RECORDS TO USE below:
**config.mk**
```make
export PLATFORM = sky130hd
export DESIGN_NAME = alu_top
export DESIGN_NICKNAME = d
export VERILOG_FILES = /design/src/alu_data_pkg.sv /design/src/alu_opcode_pkg.sv /design/src/seq_op_if.sv /design/src/alu_dispatch.sv /design/src/alu_top.sv /design/src/logic_compare_unit.sv /design/src/restoring_divider.sv /design/src/serial_addsub.sv /design/src/shift_add_multiplier.sv
export SDC_FILE = /design/constraint.sdc
export NUM_CORES = 1
export LEC_CHECK = 0
export ABC_CLOCK_PERIOD_IN_PS = 6000
export BUFFER_PORTS_ARGS = -buffer_cell sky130_fd_sc_hd__buf_2
export CAP_MARGIN = 30
export CORE_ASPECT_RATIO = 0.9
export CORE_MARGIN = 2
export CORE_UTILIZATION = 26
export DETAILED_ROUTE_END_ITERATION = 6
export GPL_ROUTABILITY_DRIVEN = 0
export PLACE_DENSITY = 0.4
export SLEW_MARGIN = 20
export SYNTH_ARGS = -nofsm -noshare
export SYNTH_HDL_FRONTEND = slang
export SYNTH_HIERARCHICAL = 1
export SYNTH_SLANG_ARGS = --single-unit
```
**constraint.sdc**
```tcl
create_clock -name clk -period 6 [get_ports clk]
set_input_delay 1.2 -clock clk [delete_from_list [all_inputs] [get_ports clk]]
set_output_delay 1.2 -clock clk [all_outputs]
set_load 0.03 [all_outputs]
```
End of RECORDS TO USE.
When you repeat the data, keep each line exactly as given.

**config.mk**
```make
export PLATFORM = sky130hd
export DESIGN_NAME = alu_top
export DESIGN_NICKNAME = d
export VERILOG_FILES = /design/src/alu_data_pkg.sv /design/src/alu_opcode_pkg.sv /design/src/seq_op_if.sv /design/src/alu_dispatch.sv /design/src/alu_top.sv /design/src/logic_compare_unit.sv /design/src/restoring_divider.sv /design/src/serial_addsub.sv /design/src/shift_add_multiplier.sv
export SDC_FILE = /design/constraint.sdc
export NUM_CORES = 1
export LEC_CHECK = 0
export ABC_CLOCK_PERIOD_IN_PS = 6000
export BUFFER_PORTS_ARGS = -buffer_cell sky130_fd_sc_hd__buf_2
export CAP_MARGIN = 30
export CORE_ASPECT_RATIO = 0.9
export CORE_MARGIN = 2
export CORE_UTILIZATION = 26
export DETAILED_ROUTE_END_ITERATION = 6
export GPL_ROUTABILITY_DRIVEN = 0
export PLACE_DENSITY = 0.4
export SLEW_MARGIN = 20
export SYNTH_ARGS = -nofsm -noshare
export SYNTH_HDL_FRONTEND = slang
export SYNTH_HIERARCHICAL = 1
export SYNTH_SLANG_ARGS = --single-unit
```
**constraint.sdc**
```tcl
create_clock -name clk -period 6 [get_ports clk]
set_input_delay 1.2 -clock clk [delete_from_list [all_inputs] [get_ports clk]]
set_output_delay 1.2 -clock clk [all_outputs]
set_load 0.03 [all_outputs]
```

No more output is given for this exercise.